+++ TASK INPUTS

This design comes from an exercise in tuning for small area on the open sky130 flow, not from production work. The RTL was checked by simulation tests, not by an equivalence proof against the original design. The flow treats the clock pin as an ideal source. Dropping or thinning the clock tree relies on that and would not hold on a real chip. No activity file was given, so power comes from the tool's default toggle rates.

## illum_rdcmd
module illum_rdcmd (
    input  wire         clk,
    input  wire         rst,           
    input  wire         in_valid,
    input  wire [7:0]   in_data,
    output wire         out_valid,
    output reg  [2:0]   out_err,
    output reg  [2:0]   out_rc,        
    output wire [7:0]   out_head_bcd,  
    output wire [7:0]   out_bcc        
);
    reg [4:0] q;
    reg [6:0] head;      
    reg       hc;        
    reg       neg;       
    reg [2:0] s;
    reg       eq;
    reg [1:0] fq;
    wire       syn    = (s == 3'd7) & fq[1];
    wire       first  = (s == 3'd0) & (fq == 2'd0) & ~eq;
    wire       intp   = (s == 3'd0) ? ~fq[0] : (fq == 2'd0);
    wire       q_hi   = q[4] & q[3];             
    wire       q_zero = (q == 5'd0);
    wire       q_one  = (q == 5'd1);
    wire [4:0] q_dec  = {q[4] & (q[3] | q[2] | q[1] | q[0]),
                         q[3] ^ ~(q[2] | q[1] | q[0]),
                         q[2] ^ ~(q[1] | q[0]),
  ...
==> module illum_rdcmd, before the edit <==
module illum_rdcmd (
    input  wire         clk,
    input  wire         rst,           
    input  wire         in_valid,
    input  wire [7:0]   in_data,
    output wire         out_valid,
    output reg  [2:0]   out_err,
    output reg  [2:0]   out_rc,        
    output wire [7:0]   out_head_bcd,  
    output wire [7:0]   out_bcc        
);
    reg [4:0] q;
    reg [6:0] head;      
    reg       hc;        
    reg       neg;       
    reg [2:0] s;
    reg       eq;
    reg [1:0] fq;
    wire       syn    = (s == 3'd7) & fq[1];
    wire       first  = (s == 3'd0) & (fq == 2'd0) & ~eq;
    wire       intp   = (s == 3'd0) ? ~fq[0] : (fq == 2'd0);
    wire       q_hi   = q[4] & q[3];             
    wire       q_zero = (q == 5'd0);
    wire       q_one  = (q == 5'd1);
    wire [4:0] q_dec  = {q[4] & (q[3] | q[2] | q[1] | q[0]),
                         q[3] ^ ~(q[2] | q[1] | q[0]),
                         q[2] ^ ~(q[1] | q[0]),
                         q[1] ^ ~q[0],
                         ~q[0]};
    wire [3:0] d      = in_data[3:0];
    wire       hi3    = (in_data[7:4] == 4'h3);
    wire       isdig  = hi3 & ~(d[3] & (d[2] | d[1]));
    wire       isdot  = (in_data == 8'h2E);
    wire       issign = (in_data == 8'h2B) || (in_data == 8'h2D);
    wire       dnz    = |d;
    wire       d9     = d[3] & d[0];
    wire       len_gt = in_data[7] | in_data[6] | in_data[5] | (in_data[4] & |in_data[3:0]);
    wire       bad_op = |in_data[7:1];
    wire [2:0] s_inc  = {s[2] | (s[1] & s[0]), s[1] ^ s[0] | (s[2] & s[1]), ~s[0] | (s[2] & s[1])};
    wire       thr9   = (s == 3'd2 && fq != 2'd3) || (s == 3'd3 && fq == 2'd1);
    reg  [7:0] au_ch;
    wire       au_ok = (in_data == au_ch);
    always @(*) begin
        case (q[1:0])
            2'd0:    au_ch = "a";
            2'd3:    au_ch = "u";
            2'd2:    au_ch = "t";
            default: au_ch = "o";
        endcase
    end
    always @(posedge clk) begin
        if (rst) begin
            q <= 5'd31;
        end else if (!in_valid) begin
            if (q_zero) q <= 5'd31;
        end else if (q_zero) begin
            q <= 5'd30;
        end else if (q_hi & ~q[1] & ~q[0]) begin
            q <= len_gt ? 5'd0 : in_data[4:0];
        end else begin
            q <= q_dec;
        end
    end
    always @(posedge clk) begin
        if (in_valid) begin
            if (q_zero | (q_hi & q[1] & q[0]))
                head <= in_data[6:0] | {in_data[7], in_data[7], 2'b00, in_data[7], 2'b00};
            if (q_hi & q[1] & ~q[0]) begin
                eq   <= bad_op;
                hc   <= in_data[0];
            end
            if (q_hi & ~q[1] & q[0]) begin
                eq   <= eq | bad_op;
                hc   <= hc ^ in_data[0];
            end
            if (q_hi & ~q[1] & ~q[0]) begin
                neg   <= len_gt | eq;
                s     <= eq ? 3'd7 : 3'd0;
                fq    <= {eq, 1'b0};
            end
            if (~q_hi & ~q_zero) begin
                if (isdig) begin
                    if (intp) begin
                        if (s == 3'd0) begin
                            if (!dnz) eq <= 1'b1;
                            else begin
                                s  <= {1'b0, d[3] | d[2] | (d[1] & d[0]), ~(d[3] | d[2] | (d[1] & d[0]))};
                                eq <= (d == 4'd2);
                                fq <= 2'd0;
                            end
                        end else begin
                            s <= s_inc;
                            if (!d9) eq <= 1'b0;
                        end
                    end else begin
                        if (s == 3'd0) begin
                            if (dnz) begin s <= 3'd1; eq <= 1'b0; end
                            else eq <= 1'b1;
                        end else begin
                            if (~s[2] & s[1]) fq <= {fq[1] | fq[0], fq[1] | ~fq[0]};
                            if (eq) begin
                                if (thr9) begin
                                    if (!d9) eq <= 1'b0;
                                end else if (dnz) begin
                                    s  <= s_inc;
                                    eq <= 1'b0;
                                end
                            end
                        end
                    end
                    if (neg && dnz) s <= 3'd7;
                end else if (isdot) begin
                    if (!intp) begin s <= 3'd7; fq <= 2'd2; eq <= 1'b0; end
                    else fq <= 2'd1;
                end else if (first && issign) begin
                    neg <= neg | in_data[2];
                    fq  <= 2'd2;
                end else begin
                    s   <= 3'd7;
                    fq  <= 2'd2;
                    eq  <= first & au_ok & (q == 5'd4);
                end
                if (syn) eq <= eq & (neg | au_ok);
            end
        end
    end
    function [3:0] a3(input [3:0] x);
        a3 = {x[3] | (x[2] & (x[1] | x[0])),
              (x[2] & ~x[1] & ~x[0]) | (x[3] & x[0]),
              (x[1] & (~x[2] | x[0])) | (x[3] & ~x[0]),
              (~x[3] & ~x[2] & x[0]) | (x[2] & x[1] & ~x[0]) | (x[3] & ~x[0])};
    endfunction
    wire [3:0] c1 = a3({1'b0, head[6:4]});
    wire [3:0] c2 = a3({c1[2:0], head[3]});
    wire [3:0] c3 = a3({c2[2:0], head[2]});
    wire [3:0] c4 = a3({c3[2:0], head[1]});
    wire [3:0] h_tens = {c1[3], c2[3], c3[3], c4[3]};
    wire [3:0] h_ones = {c4[2:0], head[0]};
    wire       h_big  = head[6] & head[5] & (head[4] | head[3] | head[2]);
    wire       dig    = (s != 3'd0) | eq;
    wire       is_auto = syn & eq & ~neg;
    always @(*) begin
        case (s)
            3'd3:    out_rc = 3'd2;
            3'd4:    out_rc = 3'd3;
            3'd5:    out_rc = 3'd4;
            3'd6:    out_rc = 3'd5;
            3'd7:    out_rc = 3'd6;
            default: out_rc = 3'd1;
        endcase
        if (is_auto) out_rc = 3'd0;
        if (syn & eq & neg)             out_err = 3'd1;
        else if (first & neg)           out_err = 3'd2;
        else if (!is_auto && (syn || !dig)) out_err = 3'd3;
        else if (!is_auto && s == 3'd7) out_err = 3'd4;
        else if (h_big)                 out_err = 3'd5;
        else                            out_err = 3'd0;
    end
    assign out_valid    = q_zero;
    assign out_head_bcd = {h_tens, h_ones};
    assign out_bcc      = {{4{out_err[0]}}, h_tens ^ h_ones ^ {3'd0, hc} ^ {1'b0, out_rc}};
endmodule
Settings: LEC_CHECK=0, CAP_MARGIN=20, CORE_MARGIN=2, CORE_UTILIZATION=40, SLEW_MARGIN=20; clock period 90.0 ns.
standard.sh (not shown) runs the stock make flow with config.mk's settings and CLKGATE_MAP_FILE= SYNTH_SCRIPT=/design/flow/synth_recipe.tcl, a recipe that flattens the netlist after the stock synthesis.
==> flow/flow/run.sh <==
#!/bin/bash
# Own layout flow: the standard ORFS flow (standard.sh), with changes that
# only affect how small the layout comes out:
#  - synthesis is synth_recipe.tcl except for the final ABC mapping of the
#    combinational logic (flow/synth.tcl): it tries each flow/abc_*.script
#    (area-oriented scripts, most with ABC's SAT-based &deepsyn at a fixed
#    seed and a bounded number of steps) and keeps the smallest netlist.
#    Adders are left to ABC instead of being mapped to half/full-adder
#    cells. Registers are mapped before ABC, so they are the standard
#    synthesis's;
#  - every port gets the smallest buffer (buf_1);
#  - CTS adds no dummy loads, and flow/post_cts.tcl drops the root clock
#    buffer (the clock port drives the two leaf buffers) and sizes each leaf
#    buffer to the smallest clkbuf that keeps the flip-flop clock slew low.
# All make output goes to flow_make.log; ORFS keeps each step's log under
# orfs/logs.
set -euo pipefail
export OWN_WORK_DIR=$PWD
export OWN_FLOW_DIR=$PWD/flow
export OWN_CLK_SLEW=0.115
bash standard.sh SYNTH_SCRIPT=$OWN_FLOW_DIR/synth.tcl ADDER_MAP_FILE= \
  "BUFFER_PORTS_ARGS=-buffer_cell sky130_fd_sc_hd__buf_1" \
  "CTS_ARGS=-sink_clustering_enable -repair_clock_nets -dont_use_dummy_load" \
  POST_CTS_TCL=$OWN_FLOW_DIR/post_cts.tcl \
  finish > $PWD/flow_make.log 2>&1
Other scripts of this flow, unchanged in this note and not shown: flow/flow/abc_base.script, flow/flow/abc_deepsyn.template, flow/flow/post_cts.tcl, flow/flow/synth.tcl
Then changed:
--- a/flow/design.v
+++ b/flow/design.v
@@ -9,17 +9,17 @@
     output wire [7:0]   out_head_bcd,  
     output wire [7:0]   out_bcc        
 );
     reg [4:0] q;
     reg [6:0] head;      
     reg       hc;        
+    reg       syn;
     reg       neg;       
     reg [2:0] s;
     reg       eq;
     reg [1:0] fq;
-    wire       syn    = (s == 3'd7) & fq[1];
     wire       first  = (s == 3'd0) & (fq == 2'd0) & ~eq;
     wire       intp   = (s == 3'd0) ? ~fq[0] : (fq == 2'd0);
     wire       q_hi   = q[4] & q[3];             
     wire       q_zero = (q == 5'd0);
     wire       q_one  = (q == 5'd1);
     wire [4:0] q_dec  = {q[4] & (q[3] | q[2] | q[1] | q[0]),
@@ -63,23 +63,24 @@
     end
     always @(posedge clk) begin
         if (in_valid) begin
             if (q_zero | (q_hi & q[1] & q[0]))
                 head <= in_data[6:0] | {in_data[7], in_data[7], 2'b00, in_data[7], 2'b00};
             if (q_hi & q[1] & ~q[0]) begin
-                eq   <= bad_op;
+                syn  <= bad_op;
                 hc   <= in_data[0];
             end
             if (q_hi & ~q[1] & q[0]) begin
-                eq   <= eq | bad_op;
+                syn  <= syn | bad_op;
                 hc   <= hc ^ in_data[0];
             end
             if (q_hi & ~q[1] & ~q[0]) begin
-                neg   <= len_gt | eq;
-                s     <= eq ? 3'd7 : 3'd0;
-                fq    <= {eq, 1'b0};
+                neg   <= len_gt | syn;
+                s     <= 3'd0;
+                eq    <= syn;
+                fq    <= 2'd0;
             end
             if (~q_hi & ~q_zero) begin
                 if (isdig) begin
                     if (intp) begin
                         if (s == 3'd0) begin
                             if (!dnz) eq <= 1'b1;
@@ -94,33 +95,32 @@
                         end
                     end else begin
                         if (s == 3'd0) begin
                             if (dnz) begin s <= 3'd1; eq <= 1'b0; end
                             else eq <= 1'b1;
                         end else begin
-                            if (~s[2] & s[1]) fq <= {fq[1] | fq[0], fq[1] | ~fq[0]};
+                            fq <= {fq[1] | fq[0], fq[1] | ~fq[0]};
                             if (eq) begin
                                 if (thr9) begin
                                     if (!d9) eq <= 1'b0;
                                 end else if (dnz) begin
                                     s  <= s_inc;
                                     eq <= 1'b0;
                                 end
                             end
                         end
                     end
                     if (neg && dnz) s <= 3'd7;
                 end else if (isdot) begin
-                    if (!intp) begin s <= 3'd7; fq <= 2'd2; eq <= 1'b0; end
-                    else fq <= 2'd1;
+                    if (!intp) begin syn <= 1'b1; eq <= 1'b0; end
+                    fq <= 2'd1;
                 end else if (first && issign) begin
                     neg <= neg | in_data[2];
                     fq  <= 2'd2;
                 end else begin
-                    s   <= 3'd7;
-                    fq  <= 2'd2;
+                    syn <= 1'b1;
                     eq  <= first & au_ok & (q == 5'd4);
                 end
                 if (syn) eq <= eq & (neg | au_ok);
             end
         end
     end
@@ -142,13 +142,12 @@
     always @(*) begin
         case (s)
             3'd3:    out_rc = 3'd2;
             3'd4:    out_rc = 3'd3;
             3'd5:    out_rc = 3'd4;
             3'd6:    out_rc = 3'd5;
-            3'd7:    out_rc = 3'd6;
             default: out_rc = 3'd1;
         endcase
         if (is_auto) out_rc = 3'd0;
         if (syn & eq & neg)             out_err = 3'd1;
         else if (first & neg)           out_err = 3'd2;
         else if (!is_auto && (syn || !dig)) out_err = 3'd3;
Outcome: Power goes down by a few percent. Hold slack gets worse by 0.011 ns. Fmax is higher by a few percent. Sequential power hardly moves. Routed wire length is about the same.

-- static timing again, ports no longer ideal --
The flow's constraints put no driver on any port. The routed layouts listed below were extracted and timed again, unchanged, in two steps. Step 1 sets driving cells, clkbuf_16 on the clock port and buf_2 on the other inputs (assumed; they add their load-dependent delay and slew). Step 2, shift: input delay + t, output delay - t, t = (earliest + latest rising clock arrival at the registers) / 2. This alone moves slack from input paths to output paths. Slacks: ideal / step 1 / step 2; pairs: ideal / step 1.
run	shift t [ns]	setup slack, ns	worst slew at a driven data input, ns	pins driven straight from the clock port
the first run	0.200	68.225 / 68.194 / 68.394	0.03	2
the second run	0.182	69.510 / 69.478 / 69.660	0.03	2
After both steps every run listed still meets setup and hold.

++++++

Find every line in the entries that includes the word "before", then state how many there are and nothing else.

2